俺が読んだ本に書かれていた内容はだいたいこんな感じだった。
「あたしおひめさまがいいわ!」
「アリシアさまずるいよぅ! ニーナもおひめさまやりたい!」
「じゃあふたりでやりましょ!」
「うんっ!」
いきなり物語が改変されたがどうするつもりなんだろうか。
「じゃあにゃるかがきしさま!」
「わたしですか?」
「うんっ! だってにゃるかはきしさまだから!」
現実でもロードランド騎士団に所属し、今もメイド服を着ながら腰に剣を携えているナルカがニーナから騎士役に指名される。
そうなると残る配役は限られてくるのだが、
「あんたはわるいだいじんね!」
やっぱりそうなるか。アリシアから悪い大臣役に指名されてしまった俺は小さくため息を吐く。もちろん主人公の騎士役がしたかったというわけではないが、やれやれ。ここは大人として甘んじて悪い大臣役を務めてあげよう。
「ぐへへへへっ! 悪い大臣だぞー! 可愛いお姫様たちには悪戯してやるぞぉー!」
「「きゃーっ!」」
逃げ回るニーナとアリシアを追いかける大臣役は存外面白かった。
その後、おままごとはどんどん脱線していって、気づけば何時間も遊んでいた。やがて遊び疲れたのだろう、ニーナとアリシアは次第にウトウトし始めてやがて寝こけてしまう。

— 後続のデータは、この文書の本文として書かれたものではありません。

This is an optimization exercise on Yosys and OpenROAD, whose aim is small area, a short achievable clock period and few clock cycles, not a production implementation.
In this exercise RTL edits were held to simulation tests only and were not proved equivalent to the original.
No activity file was given, so power comes from the tool's default toggle rates.

Setup of build 25:
## saes_core
module saes_core (
    input  wire        clk,
    input  wire        rst,
    input  wire        bus_valid,
    input  wire        bus_write,
    input  wire [3:0]  bus_addr,
    input  wire [15:0] bus_wdata,
    output wire        bus_ready,
    output reg  [15:0] bus_rdata
);
Size: ~1900 cells after synthesis, roughly 17000 µm² of cells after synthesis.
export LEC_CHECK = 0
export CAP_MARGIN = 20
export CORE_MARGIN = 2
export CORE_UTILIZATION = 40
export SLEW_MARGIN = 20
create_clock -name core_clock -period 12.0 [get_ports {clk}]
standard.sh (not shown) runs the stock make flow with config.mk's settings and CLKGATE_MAP_FILE= SYNTH_SCRIPT=/design/flow/synth_recipe.tcl, a recipe that flattens the netlist after the stock synthesis.
==> flow/flow/run.sh <==
#!/bin/bash
# Layout: the standard flow (standard synthesis, floorplan, placement,
# CTS, routing) with these changes to how the layout is made:
#  - every port is still buffered, with buf_4 cells instead of the slow
#    delay-cell buffers buffer_ports picks by default;
#  - the clock tree is built from clkbuf_8 cells in larger sink clusters
#    and without dummy loads (the tree stays balanced by CTS as usual).
# The SDC (clock period, I/O delays, loads) is unchanged. The make/ORFS
# output goes to flow_make.log here; ORFS keeps each tool's own log under
# orfs/logs/.
set -euo pipefail
MARGIN=${MARGIN:-5.6}
bash standard.sh \
    "SETUP_SLACK_MARGIN=${MARGIN}" \
    "BUFFER_PORTS_ARGS=-buffer_cell sky130_fd_sc_hd__buf_4" \
    "CTS_ARGS=-sink_clustering_enable -repair_clock_nets -dont_use_dummy_load -buf_list sky130_fd_sc_hd__clkbuf_8 -sink_clustering_size 20" \
    finish > flow_make.log 2>&1
Testbench counts of build 25, summed over its fixed seeds: cycles 20,364.
Background: an optimization exercise with open tools, aiming at small area. Do not read the settings as production practice. The RTL was checked by simulation tests, not by an equivalence proof against the original design. Power and IR drop assume default switching activity. No driver is modelled on the clock port, so clocking that relies on it looks cheaper here than on a real chip.

Design eeprom_seq, start of the top module:
module eeprom_seq (
    input             clk,
    input             rst,
    input             cmd_valid,
    output            cmd_ready,
    input      [31:0] cmd_word,
    input             buf_we,
    input             buf_sel,
    input      [4:0]  buf_idx,
    input      [22:0] buf_wdata,
    input      [4:0]  rbuf_idx,
    output     [7:0]  rbuf_data,
    input             map_ok,
    input             term_req,
    output reg        ev_valid,
    input             ev_ready,
    output reg [3:0]  ev_kind,
    output reg [31:0] ev_arg,
    input      [31:0] ev_lev,
    output     [31:0] status,
    output     [31:0] err_info,
    output     [14:0] err_addr
);
    localparam [3:0] OP_INIT = 4'h1, OP_CFG_DOUT = 4'h2, OP_CFG_DIN = 4'h3,
                     OP_CADDR = 4'h4, OP_CPAGE = 4'h5, OP_CPAIRS = 4'h6,
                     OP_WSEQ = 4'h7, OP_RSEQ = 4'h8, OP_SDP_OFF = 4'h9,
  ...
Size: about 230 I/O pins.
Settings: LEC_CHECK=0, ABC_AREA=1, CAP_MARGIN=20, CORE_MARGIN=2, CORE_UTILIZATION=65, SLEW_MARGIN=20; clock period 10.0 ns.
standard.sh (not shown) runs the stock make flow with config.mk's settings and CLKGATE_MAP_FILE= SYNTH_SCRIPT=/design/flow/synth_recipe.tcl, a recipe that flattens the netlist after the stock synthesis.
==> flow/flow/run.sh <==
#!/bin/bash
# The standard layout (standard.sh) with three changes:
#  - synthesis is synth_recipe.tcl with only the abc technology-mapping
#    script swapped for an area-recovery one (flow/area.abc); registers
#    are mapped before abc, so they come out exactly as in the standard
#    synthesis;
#  - clock tree synthesis adds no dummy balancing loads and builds leaf
#    clusters of up to 20 registers within 60 um, from clkbuf_8;
#  - every input and output port still gets its own buffer, but buf_1
#    instead of clkdlybuf4s50_1.
set -euo pipefail
HERE=$(pwd)
export CUSTOM_ABC_SCRIPT="$HERE/flow/area.abc"
export CTS_ARGS="-sink_clustering_enable -repair_clock_nets -dont_use_dummy_load -sink_clustering_size 20 -sink_clustering_max_diameter 60 -buf_list {sky130_fd_sc_hd__clkbuf_8}"
export BUFFER_PORTS_ARGS="-inputs -outputs -buffer_cell sky130_fd_sc_hd__buf_1"
sed "s|SYNTH_SCRIPT=[^ ]*|SYNTH_SCRIPT=$HERE/flow/area_synth.tcl|" standard.sh > area_standard.sh
grep -q "SYNTH_SCRIPT=$HERE/flow/area_synth.tcl" area_standard.sh
bash area_standard.sh > standard_flow.log 2>&1
==> flow/flow/area.abc <==
strash
dch
map -a
strash
dch
map -a
strash
dch
map -a
topo
==> flow/flow/area_synth.tcl <==
proc synth {args} { yosys synth -nofsm -noshare {*}$args }
proc abc {args} {
  set i [lsearch -exact $args -script]
  if {$i >= 0 && [info exists ::env(CUSTOM_ABC_SCRIPT)]} {
    set args [lreplace $args [expr {$i+1}] [expr {$i+1}] $::env(CUSTOM_ABC_SCRIPT)]
  }
  yosys abc {*}$args
}
source $::env(SCRIPTS_DIR)/synth.tcl
# left out here: clear keep_hierarchy, flatten, clean up, hide names made inside functions, write 1_2_yosys.v
The first run completed with no timing, DRC or antenna violations.
What follows belongs to an exercise in optimizing a design on an open flow for small area, a short achievable clock period and few clock cycles; a production flow would make more cautious choices.
The RTL was checked by simulation tests, not by an equivalence proof against the original design.
Power and IR drop assume default switching activity.

[flow/config.mk]
export PLATFORM = sky130hd
export DESIGN_NAME = cm11a_ctrl
export DESIGN_NICKNAME = cm11a_ctrl
export VERILOG_FILES = /design/flow/design.v
export SDC_FILE = /design/flow/constraint.sdc
export NUM_CORES = 4
export LEC_CHECK = 0
export CAP_MARGIN = 20
export CORE_MARGIN = 2
export CORE_UTILIZATION = 40
export PLACE_DENSITY = 0.6
export SETUP_SLACK_MARGIN = 4.5
export SLEW_MARGIN = 20
export TNS_END_PERCENT = 100
[flow/constraint.sdc]
create_clock -name core_clock -period 8.0 [get_ports {clk}]
set_input_delay 1.6000 -clock core_clock [delete_from_list [all_inputs] [get_ports {clk}]]
set_output_delay 1.6000 -clock core_clock [all_outputs]
set_load 0.01 [all_outputs]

俺とナルカは手分けして二人を背負い、庭から屋敷の中へ戻ることにした。
「……うにゅう。きしさまぁ~」
夢の中でもおままごとが続いているようで、俺に背負われたアリシアは時折寝言を口にしている。旅の疲れもあったのだろうけど、まさかここまで無防備なアリシアを見られるとは思ってもみなかった。ニーナのおかげだな。

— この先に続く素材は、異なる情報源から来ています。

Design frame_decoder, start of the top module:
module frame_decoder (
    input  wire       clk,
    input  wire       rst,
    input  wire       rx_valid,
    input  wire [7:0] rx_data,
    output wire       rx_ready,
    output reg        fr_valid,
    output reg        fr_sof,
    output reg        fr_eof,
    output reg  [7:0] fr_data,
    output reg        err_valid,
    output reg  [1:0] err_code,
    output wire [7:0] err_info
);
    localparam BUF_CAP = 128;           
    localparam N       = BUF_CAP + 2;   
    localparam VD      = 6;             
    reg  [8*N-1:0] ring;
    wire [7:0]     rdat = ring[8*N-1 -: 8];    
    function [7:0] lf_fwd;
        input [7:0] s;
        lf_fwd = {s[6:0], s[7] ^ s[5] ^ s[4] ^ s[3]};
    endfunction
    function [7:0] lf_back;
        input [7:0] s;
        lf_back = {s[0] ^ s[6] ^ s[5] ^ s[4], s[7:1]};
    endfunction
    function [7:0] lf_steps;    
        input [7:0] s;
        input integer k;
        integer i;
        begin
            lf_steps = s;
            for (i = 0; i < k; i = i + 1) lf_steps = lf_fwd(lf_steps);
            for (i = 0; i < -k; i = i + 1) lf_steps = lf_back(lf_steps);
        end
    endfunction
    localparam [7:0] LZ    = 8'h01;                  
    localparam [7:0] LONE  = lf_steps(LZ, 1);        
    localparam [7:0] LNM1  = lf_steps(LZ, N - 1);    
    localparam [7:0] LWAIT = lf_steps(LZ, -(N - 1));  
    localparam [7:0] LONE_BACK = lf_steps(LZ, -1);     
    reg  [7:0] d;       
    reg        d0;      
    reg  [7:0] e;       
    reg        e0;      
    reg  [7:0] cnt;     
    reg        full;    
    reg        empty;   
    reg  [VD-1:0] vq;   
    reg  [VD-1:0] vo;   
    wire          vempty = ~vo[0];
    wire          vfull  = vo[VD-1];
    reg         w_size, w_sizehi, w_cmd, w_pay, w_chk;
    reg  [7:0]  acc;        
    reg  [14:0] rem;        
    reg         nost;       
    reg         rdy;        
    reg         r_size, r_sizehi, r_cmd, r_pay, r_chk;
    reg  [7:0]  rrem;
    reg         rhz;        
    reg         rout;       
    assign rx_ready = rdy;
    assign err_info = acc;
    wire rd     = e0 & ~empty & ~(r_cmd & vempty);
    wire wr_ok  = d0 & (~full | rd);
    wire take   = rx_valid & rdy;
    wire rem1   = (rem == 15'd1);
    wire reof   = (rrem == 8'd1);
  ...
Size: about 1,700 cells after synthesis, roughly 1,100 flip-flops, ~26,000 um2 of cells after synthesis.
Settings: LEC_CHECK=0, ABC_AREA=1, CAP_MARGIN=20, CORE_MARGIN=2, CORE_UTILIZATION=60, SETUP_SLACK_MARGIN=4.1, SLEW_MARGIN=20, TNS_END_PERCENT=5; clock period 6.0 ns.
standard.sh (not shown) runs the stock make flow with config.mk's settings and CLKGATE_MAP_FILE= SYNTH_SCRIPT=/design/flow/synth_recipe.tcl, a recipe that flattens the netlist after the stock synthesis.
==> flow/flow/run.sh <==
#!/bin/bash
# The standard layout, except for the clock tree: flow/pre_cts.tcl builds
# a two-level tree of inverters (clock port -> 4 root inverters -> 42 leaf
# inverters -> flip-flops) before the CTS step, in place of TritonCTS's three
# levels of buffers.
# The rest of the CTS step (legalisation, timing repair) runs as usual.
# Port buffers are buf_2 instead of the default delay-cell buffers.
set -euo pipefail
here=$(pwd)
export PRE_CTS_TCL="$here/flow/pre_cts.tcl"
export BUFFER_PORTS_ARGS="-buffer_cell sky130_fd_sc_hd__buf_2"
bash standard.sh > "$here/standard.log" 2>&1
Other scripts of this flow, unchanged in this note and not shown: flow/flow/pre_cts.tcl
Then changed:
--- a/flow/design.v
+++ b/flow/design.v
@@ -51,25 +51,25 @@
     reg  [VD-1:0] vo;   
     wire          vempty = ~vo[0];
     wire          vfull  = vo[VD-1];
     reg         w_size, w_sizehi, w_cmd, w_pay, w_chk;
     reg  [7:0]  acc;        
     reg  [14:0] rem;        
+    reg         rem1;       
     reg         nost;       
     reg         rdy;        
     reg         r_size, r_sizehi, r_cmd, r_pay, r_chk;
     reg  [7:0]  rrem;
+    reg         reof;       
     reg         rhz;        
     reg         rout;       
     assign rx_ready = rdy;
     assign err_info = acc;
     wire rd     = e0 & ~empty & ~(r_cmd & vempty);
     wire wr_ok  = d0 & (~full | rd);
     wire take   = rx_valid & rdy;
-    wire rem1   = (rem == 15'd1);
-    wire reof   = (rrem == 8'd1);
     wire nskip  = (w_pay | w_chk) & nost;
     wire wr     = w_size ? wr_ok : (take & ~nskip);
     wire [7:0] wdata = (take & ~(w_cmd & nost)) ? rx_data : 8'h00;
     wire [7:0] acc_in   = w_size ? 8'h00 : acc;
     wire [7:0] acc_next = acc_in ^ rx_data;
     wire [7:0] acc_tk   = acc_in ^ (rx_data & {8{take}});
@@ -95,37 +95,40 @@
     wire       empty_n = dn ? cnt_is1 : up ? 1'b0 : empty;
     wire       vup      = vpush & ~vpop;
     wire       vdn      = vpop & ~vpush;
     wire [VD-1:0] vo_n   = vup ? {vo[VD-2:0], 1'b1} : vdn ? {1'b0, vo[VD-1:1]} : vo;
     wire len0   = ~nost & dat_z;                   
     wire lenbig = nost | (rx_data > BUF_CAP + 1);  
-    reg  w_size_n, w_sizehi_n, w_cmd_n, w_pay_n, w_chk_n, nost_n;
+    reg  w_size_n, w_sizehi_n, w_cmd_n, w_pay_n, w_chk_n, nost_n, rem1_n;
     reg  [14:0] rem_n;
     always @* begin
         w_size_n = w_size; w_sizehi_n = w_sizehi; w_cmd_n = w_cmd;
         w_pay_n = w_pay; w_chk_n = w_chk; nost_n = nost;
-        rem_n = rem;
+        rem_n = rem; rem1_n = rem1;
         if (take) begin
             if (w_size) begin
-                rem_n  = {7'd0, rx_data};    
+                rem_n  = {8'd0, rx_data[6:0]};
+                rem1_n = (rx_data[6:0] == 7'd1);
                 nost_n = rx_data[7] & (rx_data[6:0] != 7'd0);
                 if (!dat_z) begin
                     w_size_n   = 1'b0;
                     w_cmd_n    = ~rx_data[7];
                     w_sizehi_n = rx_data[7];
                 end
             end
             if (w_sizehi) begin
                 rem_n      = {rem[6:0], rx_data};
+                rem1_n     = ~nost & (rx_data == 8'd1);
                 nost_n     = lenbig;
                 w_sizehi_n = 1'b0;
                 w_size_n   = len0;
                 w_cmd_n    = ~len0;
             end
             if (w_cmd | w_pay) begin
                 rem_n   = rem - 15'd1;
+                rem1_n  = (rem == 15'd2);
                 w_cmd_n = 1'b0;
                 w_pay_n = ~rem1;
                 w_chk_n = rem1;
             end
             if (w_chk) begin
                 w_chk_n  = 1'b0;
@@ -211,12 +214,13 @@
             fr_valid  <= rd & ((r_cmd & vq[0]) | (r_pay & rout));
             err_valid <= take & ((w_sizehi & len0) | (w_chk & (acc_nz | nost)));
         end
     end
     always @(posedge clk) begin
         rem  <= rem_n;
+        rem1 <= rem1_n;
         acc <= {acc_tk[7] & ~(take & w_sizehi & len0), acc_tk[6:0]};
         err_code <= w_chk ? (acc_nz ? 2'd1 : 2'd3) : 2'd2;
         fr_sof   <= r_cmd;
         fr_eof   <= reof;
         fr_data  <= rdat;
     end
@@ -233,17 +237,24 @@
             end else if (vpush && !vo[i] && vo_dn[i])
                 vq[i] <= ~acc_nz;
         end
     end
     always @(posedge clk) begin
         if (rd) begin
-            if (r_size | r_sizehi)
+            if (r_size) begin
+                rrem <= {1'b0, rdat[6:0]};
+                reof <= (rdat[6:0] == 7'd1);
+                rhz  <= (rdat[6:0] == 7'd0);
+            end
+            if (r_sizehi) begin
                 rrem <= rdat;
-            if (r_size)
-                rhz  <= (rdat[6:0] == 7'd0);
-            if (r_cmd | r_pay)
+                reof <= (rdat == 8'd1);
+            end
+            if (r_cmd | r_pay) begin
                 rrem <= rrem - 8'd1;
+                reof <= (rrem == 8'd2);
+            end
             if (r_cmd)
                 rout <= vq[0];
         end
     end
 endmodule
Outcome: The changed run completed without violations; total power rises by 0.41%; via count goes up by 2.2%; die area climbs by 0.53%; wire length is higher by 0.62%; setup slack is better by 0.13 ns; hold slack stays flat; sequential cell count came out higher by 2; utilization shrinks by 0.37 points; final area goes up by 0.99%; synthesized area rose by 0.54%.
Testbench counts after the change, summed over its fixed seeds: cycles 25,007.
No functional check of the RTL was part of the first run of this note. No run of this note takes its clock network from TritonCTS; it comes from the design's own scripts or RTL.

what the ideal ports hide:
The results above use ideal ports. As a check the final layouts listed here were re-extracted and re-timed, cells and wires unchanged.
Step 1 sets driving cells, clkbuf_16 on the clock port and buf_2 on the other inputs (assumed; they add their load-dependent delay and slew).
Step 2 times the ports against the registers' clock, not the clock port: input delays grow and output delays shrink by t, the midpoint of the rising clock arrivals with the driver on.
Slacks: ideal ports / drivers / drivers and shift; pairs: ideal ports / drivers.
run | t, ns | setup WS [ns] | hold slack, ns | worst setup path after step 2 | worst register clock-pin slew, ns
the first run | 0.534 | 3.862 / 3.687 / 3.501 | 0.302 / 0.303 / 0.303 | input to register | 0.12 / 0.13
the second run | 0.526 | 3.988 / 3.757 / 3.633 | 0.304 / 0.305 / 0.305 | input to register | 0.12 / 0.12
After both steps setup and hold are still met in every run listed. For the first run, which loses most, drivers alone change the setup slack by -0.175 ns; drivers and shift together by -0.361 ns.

それに、アリシアも悪い子じゃない。おままごとを通じてニーナとは打ち解けたようで、2人で手をつないで笑いあっているのが印象的だった。俺にはまだツンツンしていたが、いきなり張り手を食らわせて来たことを考えれば随分とマシになったと思う。
シルヴァ様とアリシアが屋敷に滞在するのは1週間。
これからどんどんアリシアと仲良くなっていこう。光源氏と紫の上のように。